Her well-meaning “relatives,” people she first met when she was nearly 60 years old and married into “the family,” mean well. However, they do not understand the limbo into which she has been cast. They don’t understand that their well-meaning advice to get involved in the meager life of which she could still avail herself, according to them, falls on deaf ears. Get involved with other people in the home, attend activities provided for you there, go to the gym, get in shape, they advise her. Here’s the crux of the matter. They want her to want to live.

Her cries for pills are seen as a weakness, a wish to have some magic comfort from her pain. Yes, well then, they could just as well be cries to exit this life that she finds so scary and unbearable, without him. Could they not?

“Won’t anybody help me?” she screams. Oh, that I could.

What is wrong with us

Where is our sense of human kindness?

At Oregon’s Compassion and Choices site (see: http:// bit.ly/16VOwjF) you will find the following guidelines regarding the Death with Dignity Act

What are the safeguards and guidelines in the Oregon Death with Dignity Act?

  1. The Act requires the patient give a fully informed, voluntary decision.
  2. The Act applies only to the last six months of the patient’s life.
  3. The Act makes it mandatory that a second opinion by a qualified physician be given that the patient has fewer than six months to live.
  4. The Act requires two oral requests by the patient.
  5. The Act requires a written request by the patient.
  6. The Act allows cancellation of the request at any time.
  7. The Act makes it mandatory that a 15-day waiting period occurs after the first oral request.
  8. The Act makes it mandatory that 48-hour (2 days) elapse after the patient makes a written request to receive the medication.
  9. The Act punishes anyone who uses coercion on a patient to use the Act.
  10. The Act provides for psychological counseling if either of the patient’s physicians thinks the patient needs counseling.
  11. The Act recommends that the patient inform his/her next of kin.
  12. The Act excludes nonresidents of Oregon from taking part.
  13. The Act doctors must be licensed in Oregon.
  14. The Act mandates Oregon Health Division Review.
  15. The Act does not authorize mercy killing or active euthanasia.

The Act does not authorize mercy killing or active euthanasia.

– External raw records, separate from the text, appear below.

### src/rtl/rl_fifo_rdstream_pkg.sv
// Shared constants for the FIFO-to-stream read adapter.
package rl_fifo_rdstream_pkg;

  // Depth of the output skid buffer; reads are throttled so that
  // buffered words plus the word in flight never exceed this.
  localparam logic [1:0] RDS_BUF_DEPTH = 2'd2;

endpackage

### src/rtl/rl_fifo_rdstream.sv
// Turns a registered-output FIFO read port into a valid/ready stream
// using a 2-entry buffer that absorbs the one-cycle read latency.
module rl_fifo_rdstream
  import rl_fifo_rdstream_pkg::*;
#(
  parameter int DATA_SIZE = 32,
  parameter int CNT_SIZE  = 16
) (
  input  logic                 clk_i,
  input  logic                 rst_i,
  input  logic                 clr_i,
  output logic                 fifo_rdena_o,
  input  logic [DATA_SIZE-1:0] fifo_q_i,
  input  logic                 fifo_empty_i,
  output logic                 valid_o,
  input  logic                 ready_i,
  output logic [DATA_SIZE-1:0] q_o,
  output logic [CNT_SIZE-1:0]  cnt_o,
  output logic                 busy_o
);

  typedef enum logic [1:0] {
    OCC_EMPTY = 2'd0,
    OCC_ONE   = 2'd1,
    OCC_TWO   = 2'd2
  } occ_e;

  occ_e                 occ_q, occ_d;
  logic                 inflight_q;
  logic [DATA_SIZE-1:0] head_q, tail_q;
  logic [CNT_SIZE-1:0]  cnt_q;
  logic [1:0]           occ_bits;
  logic [1:0]           pending;
  logic                 xfer;
  logic                 wr;

  assign occ_bits = occ_q;
  assign pending  = occ_bits + {1'b0, inflight_q};
  assign xfer     = valid_o & ready_i;
  assign wr       = inflight_q;

  // Gated by rst_i so the read strobe drops the moment reset is applied.
  assign fifo_rdena_o = ~rst_i & ~clr_i & ~fifo_empty_i &
                        ((pending < RDS_BUF_DEPTH) | xfer);

  assign valid_o = (occ_q != OCC_EMPTY);
  assign q_o     = head_q;
  assign cnt_o   = cnt_q;
  assign busy_o  = (occ_q != OCC_EMPTY) | inflight_q;

  always_comb begin
    occ_d = occ_q;
    if (wr && !xfer) begin
      case (occ_q)
        OCC_EMPTY: occ_d = OCC_ONE;
        default:   occ_d = OCC_TWO;
      endcase
    end else if (xfer && !wr) begin
      case (occ_q)
        OCC_TWO: occ_d = OCC_ONE;
        default: occ_d = OCC_EMPTY;
      endcase
    end
  end

  always_ff @(posedge clk_i or posedge rst_i) begin
    if (rst_i) begin
      occ_q      <= OCC_EMPTY;
      inflight_q <= 1'b0;
      cnt_q      <= '0;
    end else if (clr_i) begin
      occ_q      <= OCC_EMPTY;
      inflight_q <= 1'b0;
      cnt_q      <= '0;
    end else begin
      occ_q      <= occ_d;
      inflight_q <= fifo_rdena_o;
      if (xfer) cnt_q <= cnt_q + 1'b1;
    end
  end

  // Data registers carry no reset; occupancy alone qualifies them.
  always_ff @(posedge clk_i) begin
    if (xfer && wr) begin
      if (occ_q == OCC_TWO) begin
        head_q <= tail_q;
        tail_q <= fifo_q_i;
      end else begin
        head_q <= fifo_q_i;
      end
    end else if (xfer) begin
      head_q <= tail_q;
    end else if (wr) begin
      if (occ_q == OCC_EMPTY) head_q <= fifo_q_i;
      else                    tail_q <= fifo_q_i;
    end
  end

endmodule

### config.mk
export PLATFORM = sky130hd
export DESIGN_NAME = rl_fifo_rdstream
export DESIGN_NICKNAME = d
export VERILOG_FILES = /design/src/rtl/rl_fifo_rdstream_pkg.sv /design/src/rtl/rl_fifo_rdstream.sv
export SDC_FILE = /design/constraint.sdc
export NUM_CORES = 1
export LEC_CHECK = 0
export CAP_MARGIN = 20
export CELL_PAD_IN_SITES_DETAIL_PLACEMENT = 0
export CELL_PAD_IN_SITES_GLOBAL_PLACEMENT = 2
export CORE_ASPECT_RATIO = 0.9
export CORE_MARGIN = 3
export CORE_UTILIZATION = 33
export CTS_BUF_LIST = sky130_fd_sc_hd__clkbuf_4 sky130_fd_sc_hd__clkbuf_8 sky130_fd_sc_hd__clkbuf_16
export DETAILED_ROUTE_END_ITERATION = 8
export PLACE_DENSITY = 0.89
export SYNTH_ARGS = -nofsm -noshare
export SYNTH_HDL_FRONTEND = slang
export SYNTH_SLANG_ARGS = --single-unit
### constraint.sdc
create_clock -name clk_i -period 4.7 [get_ports clk_i]
set_input_delay 0.47 -clock clk_i [delete_from_list [all_inputs] [get_ports clk_i]]
set_output_delay 0.47 -clock clk_i [all_outputs]
set_load 0.01 [all_outputs]
==> summary.txt <==
outcome: finished clean
Hold Vio Cnt, Final: 0
post-synthesis net count: 244
clk root buf: clkbuf_8
antenna violations before repair: 0
antenna-violating nets left: 0
number of global-route vias before repair: 2058
Sw Ratio: 20.17%
pwr dens: 324.1 mW/mm2
hold path depth: 1
CP most frequent cell: clkdlybuf4s50_1
Worst-path clk slew: 0.08 ns
crit end category: primary output
DR vias: 2032
post-synthesis register bit count: 83
type of the worst min-delay path: reg -> reg
Least-Margin Pin Slew: 0.7355 ns
Crit path required time: 4.23 ns
Final HPWL DP: 4.677 mm
final worst path period share: 57.79%
Worst VDD drop: 0.1649 mV
CP Launch Type: input port
DR pass1 iterations: 4
fmax: 368.1 MHz
Slew HR: 50.81%
Yosys top cell area share: 58.16%
Buffers on Ports: 87
area growth from synthesis to layout: 37.94%
Synth warnings: 0
cell taking the most area after synthesis: edfxtp_1
Remaining DRCs: 0
prevailing post-synth register cell: edfxtp_1
cells along the critical path: clkdlybuf4s50_1 -> nor4_1 -> clkdlybuf4s50_1
Cell variety after synth: 34
core box area: 0.009699 mm2
first-pass GRT wire length: 10.98 mm
Sequential Power Share: 55.1%
Avg Inst Size Synth: 16.04 um2
total power: 1.477 mW
leakage power: 1.604 nW
clock latency at the later pin of the worst-skew pair: 0.34 ns
Die ar.: 0.01125 mm2
CP max stage cell: clkdlybuf4s50_1
Via density: 4.715
initial DRC count: 83
Final min period: 2.716 ns
IO Pins: 88
CTS tree: yes
crit path DAT: 2.25 ns
crit-path max FO: 20
NetSw: 0.2980 mW
share of cells above drive strength 1: 15.74%
total negative slack: 0 ns
GRT Util Overall: 12.38%
drt total wl: 6.767 mm
cells on worst reg2reg path: 4
diodes inserted: 0
Slew Viols, Final: 0
EDFF count, synth: 64
total gr overflow: 0
Mapped Area: 0.003304 mm2
# hold bufs at CTS: 0
Die Wd: 111.5 um
RSZ-0062 raised after global routing: false
Die Span Y: 100.9 um
CP max stage delay: 0.79 ns
most common cell in the netlist: edfxtp_1
DR WL/cell: 15.70 um
max cap viols: 0
clock tree buffer depth: 2
starting density of the core: 34.07%
Clock Skew: 0.01035 ns
setup violators final: 0
final layout net count: 338
synth cell count leaders: edfxtp_1 (64), mux2_2 (24), dfrtp_1 (19), nor2_1 (12)
global placement routability congestion: 0.7224
largest cells by area after synthesis: edfxtp_1 (58%), dfrtp_1 (14%), mux2_2 (8.2%)
cell-internal power: 1.179 mW
Post-CTS Setup Repair Bufs: 0
clock network fraction of total power: 37.5%
R2R setup slack: 2.23 ns
largest net degree at the start of global routing: 33
sinks on the clock net: 83
critical path class: in -> out
WHS: 0.5383 ns
Post-CTS Resized: 0
Rows: 34
Buf/Inv on CP: 2
clock buffer count from CTS: 9
Async SR Flop Fraction: 22.89%
sequential element share of the synthesized area: 72.55%
CP Depth: 3
combinational share of power: 7.4%
H-tree depth: 3
delay-heaviest family, CP: buffers and inverters
Post-Synthesis Cells: 206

I repeat, do you think there is redemptive value in suffering?

Yes? No?

So, I guess, my friend will just have to wait for a doctor to determine that she has a “terminal illness” that will kill her in six months before she can get even a modicum of comfort from her pain. Then she will have to jump through all the hoops mentioned above. She cannot even choose to take her own life because the means with which to do so are denied to her.

When will we, with our big brains and our incredible advances in technology and modern medicine, ever replace religious dogma and myths with humanitarian empathy?

Oh, yes, I know there are a zillion slippery slope arguments against legalized euthanasia.

One last thought:

How is it that we can use our advanced technology (think drones) to kill our enemies and hundreds of innocent people in the process, but we cannot use medical means to release long-suffering people from a life they want to leave? Where are the slippery slope arguments here, and where are the safeguards? How much thought and consideration has gone into the practice of using drones, and the “collateral damage” they cause?

What is more dangerous to society, legalized euthanasia or drones?